New Delhi, Feb 11 (IANS) India’s industrial output in December 2010 grew at its slowest pace in almost two years, rising by a modest 1.6 percent, compared to the same month of the previous year, according to official data released Friday.
The index of industrial production, the barometer of the output of various sectors like manufacturing, stood at 8.6 percent for the April-December period of the current fiscal, according to data released by the Planning Commission here.
Industrial output grew by 18.6 percent in December 2009, although it was in comparison to a lower base.
Industrial output in November, earlier registered at 2.7 percent, was revised upwards to 3.62 percent, the data showed.
Manufacturing output, which constitutes a majority of the IIP rose by 1 percent in December, while mining and electricity sectors grew by 3.8 percent and 6 percent, respectively.

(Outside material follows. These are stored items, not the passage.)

--- src/common/mem_pkg.sv ---
package mem_pkg;

	// memory operation carried by the execute bundle.
	typedef enum logic [3:0] {
		MEM_X = 4'd0,
		LB    = 4'd1,
		LH    = 4'd2,
		LW    = 4'd3,
		LBU   = 4'd4,
		LHU   = 4'd5,
		SB    = 4'd6,
		SH    = 4'd7,
		SW    = 4'd8
	} mem_op_e;

	typedef enum logic [1:0] {
		CMD_NONE  = 2'd0,
		CMD_READ  = 2'd1,
		CMD_WRITE = 2'd2
	} mem_cmd_e;

	typedef struct packed {
		logic [31:0] reg_pc;
		logic [31:0] alu_out;  // byte address for loads and stores.
		logic [31:0] rs2_data;
		mem_op_e     op;
		logic [3:0]  wb_sel;
	} ex_to_mem_t;

	typedef struct packed {
		logic [31:0] read_data;
		logic [31:0] reg_pc;
		logic [31:0] alu_out;
		logic [3:0]  wb_sel;
	} mem_to_wb_t;

	// wdata and wmask are right-aligned, the ram shifts them into lane.
	typedef struct packed {
		mem_cmd_e    cmd;
		logic [31:0] addr;
		logic [31:0] wdata;
		logic [31:0] wmask;
	} mem_req_t;

	typedef struct packed {
		logic [31:0] rdata;
		logic        valid;
	} mem_rsp_t;

	function automatic logic is_store_op(input mem_op_e op);
		case (op)
			SB, SH, SW: is_store_op = 1'b1;
			default:    is_store_op = 1'b0;
		endcase
	endfunction

endpackage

During the month, capital goods and consumer non-durable goods showed the most negative growth. Important items registering high negative growth included computer system and peripherals (-52.2 percent), and agricultural implements (-49.6 percent).

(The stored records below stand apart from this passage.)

[config.mk]
export PLATFORM = sky130hd
export DESIGN_NAME = memory_stage
export DESIGN_NICKNAME = d
export VERILOG_FILES = /design/src/common/mem_pkg.sv /design/src/memory_stage/memory_stage.sv
export SDC_FILE = /design/constraint.sdc
export NUM_CORES = 1
export LEC_CHECK = 0
export ABC_AREA = 1
export BUFFER_PORTS_ARGS = -buffer_cell sky130_fd_sc_hd__clkbuf_2
export CORE_ASPECT_RATIO = 0.6
export CORE_MARGIN = 10
export CORE_UTILIZATION = 55
export DETAILED_ROUTE_END_ITERATION = 10
export PLACE_DENSITY = 0.85
export SYNTH_ARGS = -nofsm -noshare
export SYNTH_HDL_FRONTEND = slang
export SYNTH_SLANG_ARGS = --single-unit
[constraint.sdc]
create_clock -name clk -period 12.9 [get_ports clk]
set_input_delay 2.58 -clock clk [delete_from_list [all_inputs] [get_ports clk]]
set_output_delay 2.58 -clock clk [all_outputs]
set_load 0.02 [all_outputs]
[src/common/mem_pkg.sv]
package mem_pkg;

	// memory operation carried by the execute bundle.
	typedef enum logic [3:0] {
		MEM_X = 4'd0,
		LB    = 4'd1,
		LH    = 4'd2,
		LW    = 4'd3,
		LBU   = 4'd4,
		LHU   = 4'd5,
		SB    = 4'd6,
		SH    = 4'd7,
		SW    = 4'd8
	} mem_op_e;

	typedef enum logic [1:0] {
		CMD_NONE  = 2'd0,
		CMD_READ  = 2'd1,
		CMD_WRITE = 2'd2
	} mem_cmd_e;

	typedef struct packed {
		logic [31:0] reg_pc;
		logic [31:0] alu_out;  // byte address for loads and stores.
		logic [31:0] rs2_data;
		mem_op_e     op;
		logic [3:0]  wb_sel;
	} ex_to_mem_t;

	typedef struct packed {
		logic [31:0] read_data;
		logic [31:0] reg_pc;
		logic [31:0] alu_out;
		logic [3:0]  wb_sel;
	} mem_to_wb_t;

	// wdata and wmask are right-aligned, the ram shifts them into lane.
	typedef struct packed {
		mem_cmd_e    cmd;
		logic [31:0] addr;
		logic [31:0] wdata;
		logic [31:0] wmask;
	} mem_req_t;

	typedef struct packed {
		logic [31:0] rdata;
		logic        valid;
	} mem_rsp_t;

	function automatic logic is_store_op(input mem_op_e op);
		case (op)
			SB, SH, SW: is_store_op = 1'b1;
			default:    is_store_op = 1'b0;
		endcase
	endfunction

endpackage

[src/memory_stage/memory_stage.sv]
`timescale 1ns/100ps

module memory_stage (
	input  logic                clk,
	input  logic                rst,
	input  mem_pkg::ex_to_mem_t ex_in,
	output logic                next_flg,
	output mem_pkg::mem_to_wb_t wb_out,
	input  logic                cmd_ready,
	output mem_pkg::mem_req_t   req,
	input  mem_pkg::mem_rsp_t   rsp
);
	import mem_pkg::*;

	typedef enum logic [1:0] {
		ST_WAIT            = 2'd0,
		ST_WAIT_READY      = 2'd1,
		ST_WAIT_READ_VALID = 2'd2,
		ST_END             = 2'd3
	} state_e;

	state_e      state;
	ex_to_mem_t  saved;
	logic [31:0] load_data;
	mem_cmd_e    cmd_q;
	logic [31:0] addr_q;
	logic [31:0] wdata_q;
	logic [31:0] wmask_q;

	function automatic logic [31:0] store_mask(input mem_op_e op);
		case (op)
			SB:      store_mask = 32'h0000_00ff;
			SH:      store_mask = 32'h0000_ffff;
			SW:      store_mask = 32'hffff_ffff;
			default: store_mask = 32'h0000_0000;  // reads carry no mask.
		endcase
	endfunction

	// rdata arrives right-aligned, so only the low lanes matter.
	function automatic logic [31:0] extend_load(input mem_op_e op, input logic [31:0] rdata);
		case (op)
			LB:      extend_load = {{24{rdata[7]}}, rdata[7:0]};
			LBU:     extend_load = {24'h00_0000, rdata[7:0]};
			LH:      extend_load = {{16{rdata[15]}}, rdata[15:0]};
			LHU:     extend_load = {16'h0000, rdata[15:0]};
			default: extend_load = rdata;
		endcase
	endfunction

	// stage may advance on a bypassed alu op or once the access is done.
	assign next_flg = (state == ST_WAIT && ex_in.op == MEM_X) || (state == ST_END);

	assign req = '{cmd: cmd_q, addr: addr_q, wdata: wdata_q, wmask: wmask_q};

	always_ff @(posedge clk) begin
		if (rst) begin
			state <= ST_WAIT;
			cmd_q <= CMD_NONE;
		end else begin
			cmd_q <= CMD_NONE;  // command is a single-cycle strobe.
			case (state)
				ST_WAIT: begin
					if (ex_in.op != MEM_X)
						state <= ST_WAIT_READY;
				end
				ST_WAIT_READY: begin
					if (cmd_ready) begin
						if (is_store_op(saved.op)) begin
							cmd_q <= CMD_WRITE;
							state <= ST_END;  // write is done once accepted.
						end else begin
							cmd_q <= CMD_READ;
							state <= ST_WAIT_READ_VALID;
						end
					end
				end
				ST_WAIT_READ_VALID: begin
					if (rsp.valid)
						state <= ST_END;
				end
				ST_END: begin
					state <= ST_WAIT;
				end
				default: begin
					state <= ST_WAIT;
				end
			endcase
		end
	end

	always_ff @(posedge clk) begin
		case (state)
			ST_WAIT: begin
				if (ex_in.op != MEM_X) begin
					saved     <= ex_in;
					load_data <= '1;  // stores report all ones.
				end else begin
					wb_out <= '{
						read_data: 32'hffff_ffff,
						reg_pc:    ex_in.reg_pc,
						alu_out:   ex_in.alu_out,
						wb_sel:    ex_in.wb_sel
					};
				end
			end
			ST_WAIT_READY: begin
				if (cmd_ready) begin
					addr_q  <= saved.alu_out;
					wdata_q <= saved.rs2_data;
					wmask_q <= store_mask(saved.op);
				end
			end
			ST_WAIT_READ_VALID: begin
				if (rsp.valid)
					load_data <= extend_load(saved.op, rsp.rdata);
			end
			ST_END: begin
				wb_out <= '{
					read_data: load_data,
					reg_pc:    saved.reg_pc,
					alu_out:   saved.alu_out,
					wb_sel:    saved.wb_sel
				};
			end
			default: begin
			end
		endcase
	end

endmodule

==> flow_summary.toml, run 1 <==
[run_status]
status = "completed"

[global_route]
grt_max_degree = 102
grt_antenna_before_repair = 1
gr-usage-all-layers_pct = 19.0
grt.overflow.total = 0
grt_pass1_wl_um = 38900
grt_pass1_vias = 6731

[logic_synthesis]
yosysTopAreaCell = "edfxtp_1"
yosysTopAreaCellShare_pct = 82.0
yosys.cell_types.count = 22
syn_inst = 709
ys_seq_elements = 307
yosysSeqAreaShare_pct = 82.7
post_synth_instance_area_um2 = 11100
synthTopCellsByArea = "edfxtp_1 82%, nand2_1 7.9%, or2_2 2.3%"
synth.avg_cell_area_um2 = 15.6
yosys_warnings = 0
synth_fp_nets = 854

[sta]
hold_viol = 0
slew_headroom_pct = 29.0
setup_tns_ns = 0
period_share_pct = 48.2
drv_slew = 0
setup_viol = 0
finalCriticalPeriod_ns = 6.21
fmax_ghz = 0.161
rsz0062_at_grt = "false"
clock_skew_ns = 0.0105
tightest_slew_ns = 1.06

[run]
drv_cap = 0

[power_and_ir_drop]
p_clk_share_pct = 26.4
ir_worst_vdd_mv = 0.229
p_comb_share_pct = 19.1
leakage_nw = 5.52
total_power_mw = 2.82
seqPwrFrac_pct = 54.5
p_per_area_nw_per_um2 = 206
intPower_mw = 1.99
p_sw_uw = 837
switching_share_pct = 29.6

[critical_path]
worstSetupStartpointType = "primary input"
crit_path_end = "next_flg"
r2r_cells = 6
crit_type = "in -> out"
worstPathArrival_ns = 3.63
cp.required_ns = 10.32
crit_fanout = 3
worstReg2RegStart = "state[0]"
startpoint = "ex_in[5]"
r2r-end = "load_data[30]"
rrSetupSlack_ns = 10.33
endpoint_kind = "output port"

[place]
dpl.hpwl_um = 18800
gp_congestion = 0.795
dp.cells = 1276
portBuffers = 338

[clocking]
cts_sinks = 307
cts-root-buf = "clkbuf_16"
post-cts-setup-buffers = 0
max-clock-path-buffers = 3
hold_buffers = 0
clk_pin_slew_worst_paths_ns = 0.07
cts_buffers = 27
ctsResizeCount = 0
htreeDepth = 1
clk-insertion-delay-late_ns = 0.52
cts_tree = "done"

[floorplan]
start_util_pct = 55.7
pin_count = 339
rows = 40
die_h_um = 130
die_w_um = 203
core_um2 = 19900
dieArea_um2 = 26400

[routing]
routedWlPerCell_um = 19.8
drcViolationCount = 0
via_count = 6625
first_pass_iters = 5
postRouteWirelength_um = 26300
viasPerCell = 4.99
drtAntennaViolNets = 0
drt-initial-drc-count = 523

[finish]
multi_input_comb_area_um2 = 1500
fin_nets = 1177
drive_gt1_share_pct = 42.0
fillers = 1354
stdcell_count = 1327
syn2layout_area_growth_pct = 23.4
regArea_um2 = 9180

[worst_hold_path]
hold_path_class = "reg -> reg"
==> placed cells by master, fill, tap and decap left out, drive strengths merged <==
master,count
nor3,1
buf,7
edfxtp,303
clkinvlp,1
dfxtp,4
o21ai,19
bufinv,1
a21oi,4
and2,1
clkbuf,370
nor2,11
ha,5
clkinv,15
diode,1
or2,41
nand2,233
nand4,1
a31oi,1
nand3,6
inv,29
==> critical path, cell delays in order <==
cell	delay [ns]
clkbuf_2	0.09
nor2_1	0.27
nand3_1	0.28
nand2_1	0.21
clkbuf_2	0.20
==> synth_stat cells (all sizes together) <==
| library cell | number |
|---|---|
| nand3 | 6 |
| ha | 5 |
| a31oi | 1 |
| edfxtp | 303 |
| and2 | 1 |
| nand2 | 233 |
| nand4 | 1 |
| a21oi | 4 |
| or2 | 41 |
| buf | 41 |
| dfxtp | 4 |
| o21ai | 19 |
| nor2 | 11 |
| clkbuf | 10 |
| nor3 | 1 |
| inv | 28 |
==> per-stage QoR <==
| step | hold slack (ns) | cell area, um2 | util (%) | worst slack [ns] |
|---|---|---|---|---|
| 6_report | 0.410 | 13700 | 68.7 | 6.69 |
| 4_1_cts | 0.412 | 13700 | 68.7 | 6.69 |
| 5_1_grt | 0.417 | 13700 | 68.7 | 6.60 |
| 3_5_place_dp | 0.405 | 12900 | 64.6 | 6.69 |
| 2_1_floorplan | 0.400 | 11100 | - | 4.18 |
| 3_3_place_gp | 0.400 | 12900 | 64.6 | 6.73 |
==> state kept, by name (all words and copies together), names as in the netlist <==
register,cells
wmask_q,3
state,2
load_data,32
wdata_q,32
addr_q,32
saved,104
cmd_q,2
wb_out,100
==> area by class of cell <==
type,instances,share of cell area [%]
Antenna cell,1,0.0183
Clock buffer,32,5.07
Clock inverter,18,0.823
Inverter,28,0.777
Multi-Input combinational cell,323,11.0
Sequential cell,307,67.1
Tap cell,273,2.50
Timing Repair Buffer,345,12.7
==> kinds of logic (layout without fill, tap and decap cells) <==
logic type	Yosys count	in the layout	synth area share, %
AOI/OAI and AO/OA	24	24	1.49
adders and majority gates	5	5	0.564
buffers and inverters	79	423	4.03
DFF	307	307	82.7
other	0	1	0
and+or+nand+nor	294	294	11.2
==> metal layers <==
layer	track usage, %	share of wire [%]
met1	23.9	40
met2	32.5	49
met3	5.67	9.9
met4	3.80	1.4
met5	0	0.049
==> worst min path at each step <==
stage | start | end | slack (ns) | cells past startpoint
2_1_floorplan | saved[8] | wdata_q[0] | 0.40 | 0
3_3_place_gp | saved[25] | wdata_q[17] | 0.40 | 0
3_5_place_dp | saved[29] | wdata_q[21] | 0.40 | 0
4_1_cts | saved[28] | wdata_q[20] | 0.41 | 0
5_1_grt | saved[28] | wdata_q[20] | 0.42 | 0
6_report | saved[28] | wdata_q[20] | 0.41 | 0
==> power by group through the flow <==
| stage | registers [mW] | clock network (mW) | logic [mW] |
|---|---|---|---|
| floorplan | 1.66 | 0 | 0.274 |
| global placement | 1.54 | 0 | 0.532 |
| detailed placement | 1.56 | 0 | 0.545 |
| CTS | 1.54 | 0.758 | 0.547 |
| global route | 1.56 | 0.799 | 0.587 |
| finish | 1.54 | 0.745 | 0.538 |
No activity file was read; power rests on OpenSTA's default activity.
==> inputs of run 2 (changes only) <==
--- a/config.mk
+++ b/config.mk
@@ -9,9 +9,9 @@
 export BUFFER_PORTS_ARGS = -buffer_cell sky130_fd_sc_hd__clkbuf_2
 export CORE_ASPECT_RATIO = 0.6
 export CORE_MARGIN = 10
-export CORE_UTILIZATION = 55
+export CORE_UTILIZATION = 46
 export DETAILED_ROUTE_END_ITERATION = 10
-export PLACE_DENSITY = 0.85
+export PLACE_DENSITY = 0.76
 export SYNTH_ARGS = -nofsm -noshare
 export SYNTH_HDL_FRONTEND = slang
 export SYNTH_SLANG_ARGS = --single-unit
==> constraint.sdc (replaced) <==
create_clock -name clk -period 5.5 [get_ports clk]
set_input_delay 1.1 -clock clk [delete_from_list [all_inputs] [get_ports clk]]
set_output_delay 1.1 -clock clk [all_outputs]
set_load 0.02 [all_outputs]
==> run 2 against run 1 <==
  * First-iteration DRC count is 37% higher
  * Clock power increased to 2.7 times the previous value
  * Hold slack gained 0.0028 ns
  * Highest routed layer is now met4
  * Critical endpoint unchanged
  * Sequential cell count unchanged
==> flow_summary.toml, run 2 (same netlist as run 1, synthesis figures left out) <==
[run_status]
status = "completed"

[sta]
tightest_slew_ns = 1.11
finalCriticalPeriod_ns = 3.63
setup_tns_ns = 0
hold_viol = 0
slew_headroom_pct = 25.8
rsz0062_at_grt = "false"
fmax_ghz = 0.275
clock_skew_ns = 0.00985
hold_slack_ns = 0.412
setup_viol = 0
period_share_pct = 66.0
drv_slew = 0

[power_and_ir_drop]
leakage_nw = 5.57
p_per_area_nw_per_um2 = 497
intPower_mw = 4.89
p_clk_share_pct = 29.2
p_comb_share_pct = 18.3
p_sw_mw = 2.00
switching_share_pct = 29.0
total_power_mw = 6.89
seqPwrFrac_pct = 52.5
ir_worst_vdd_mv = 0.477

[critical_path]
worstPathArrival_ns = 2.53
worstSetupStartpointType = "flip-flop"
r2r_cells = 4
worstReg2RegStart = "state[0]"
crit_path_end = "next_flg"
rrSetupSlack_ns = 2.55
r2r-end = "wb_out[31]"
crit_chain = "ha_2 -> clkinv_2 -> buf_4 -> nand2_1 -> clkbuf_2"
cp.required_ns = 4.40
crit_type = "reg -> out"
crit_fanout = 70
critical_path_depth = 5
worst_path_dominant_cell_family = "buffers and inverters"
endpoint_kind = "output port"
crit_slowest_cell = "buf_4"
worst_path_largest_cell_delay_ns = 0.52
crit_buf_inv = 3
startpoint = "state[0]"

[clocking]
cts_buffers = 27
htreeDepth = 1
clk-insertion-delay-late_ns = 0.53
cts-root-buf = "clkbuf_16"
hold_buffers = 0
cts_tree = "done"
max-clock-path-buffers = 3
ctsResizeCount = 0
post-cts-setup-buffers = 0
cts_sinks = 307
clk_pin_slew_worst_paths_ns = 0.07

[routing]
drtAntennaViolNets = 0
routedWlPerCell_um = 20.0
drt-initial-drc-count = 718
drcViolationCount = 0
top_layer = "met4"
first_pass_iters = 5
via_count = 6505
wl_met2_um = 13200
dr_wl_met3_um = 2460
postRouteWirelength_um = 27300
viasPerCell = 4.76
m1WireLength_um = 11200

[global_route]
grt_max_degree = 72
grt_pass1_vias = 6716
grt.overflow.total = 0
grt_pass1_wl_um = 40300
grt_antenna_before_repair = 0
gr-usage-all-layers_pct = 16.8

[floorplan]
die_h_um = 140
core_um2 = 23400
dieArea_um2 = 30900
rows = 43
die_w_um = 220
start_util_pct = 47.4
pin_count = 339

[finish]
syn2layout_area_growth_pct = 25.0
drive_gt1_share_pct = 42.4
max_flop_register = "saved"
n_antenna_cell = 0
reg_top3 = "saved x104, wb_out x100"
final_cell_mix = "338 x clkbuf_2, 303 x edfxtp_1, 233 x nand2_1"
fin_nets = 1176
largest_register_ffs = 104
mostFrequentLayoutCell = "clkbuf_2"

[worst_hold_path]
worstHoldStart = "saved[34]"
hold_path_class = "reg -> reg"

[place]
portBuffers = 338
dpl.hpwl_um = 19500
gp_congestion = 0.835

[run]
drv_cap = 0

Twelve out of the seventeen industry groups have shown positive growth during the month of December.
Commenting on the latest data, Finance Minister Pranab Mukherjeee said the data was ‘disappointing but on expected lines’. He, however, said that monthly numbers did not reflect the actual scenario.
‘Monthly and weekly numbers do not reflect correct picture. Therefore, you shall have to take the whole year into account. Let us see how it reflects in the annual picture,’ the finance minister told reporters here.
The Reserve Bank of India had last month hiked key interest rates to combat high inflation and hinted at further tightening in the future. This could, however, have a dampening effect on industry as credit would get costlier.
Deputy Chairman of the Planning Commission Montek Singh Ahluwalia, too, said that not much should be read into the latest IIP figures.
‘Month-to-month variation in the IIP should not occupy us too much. Also when it shoots up next month, don’t assume that it’s now going to continue at a very high rate,’ said Ahluwalia.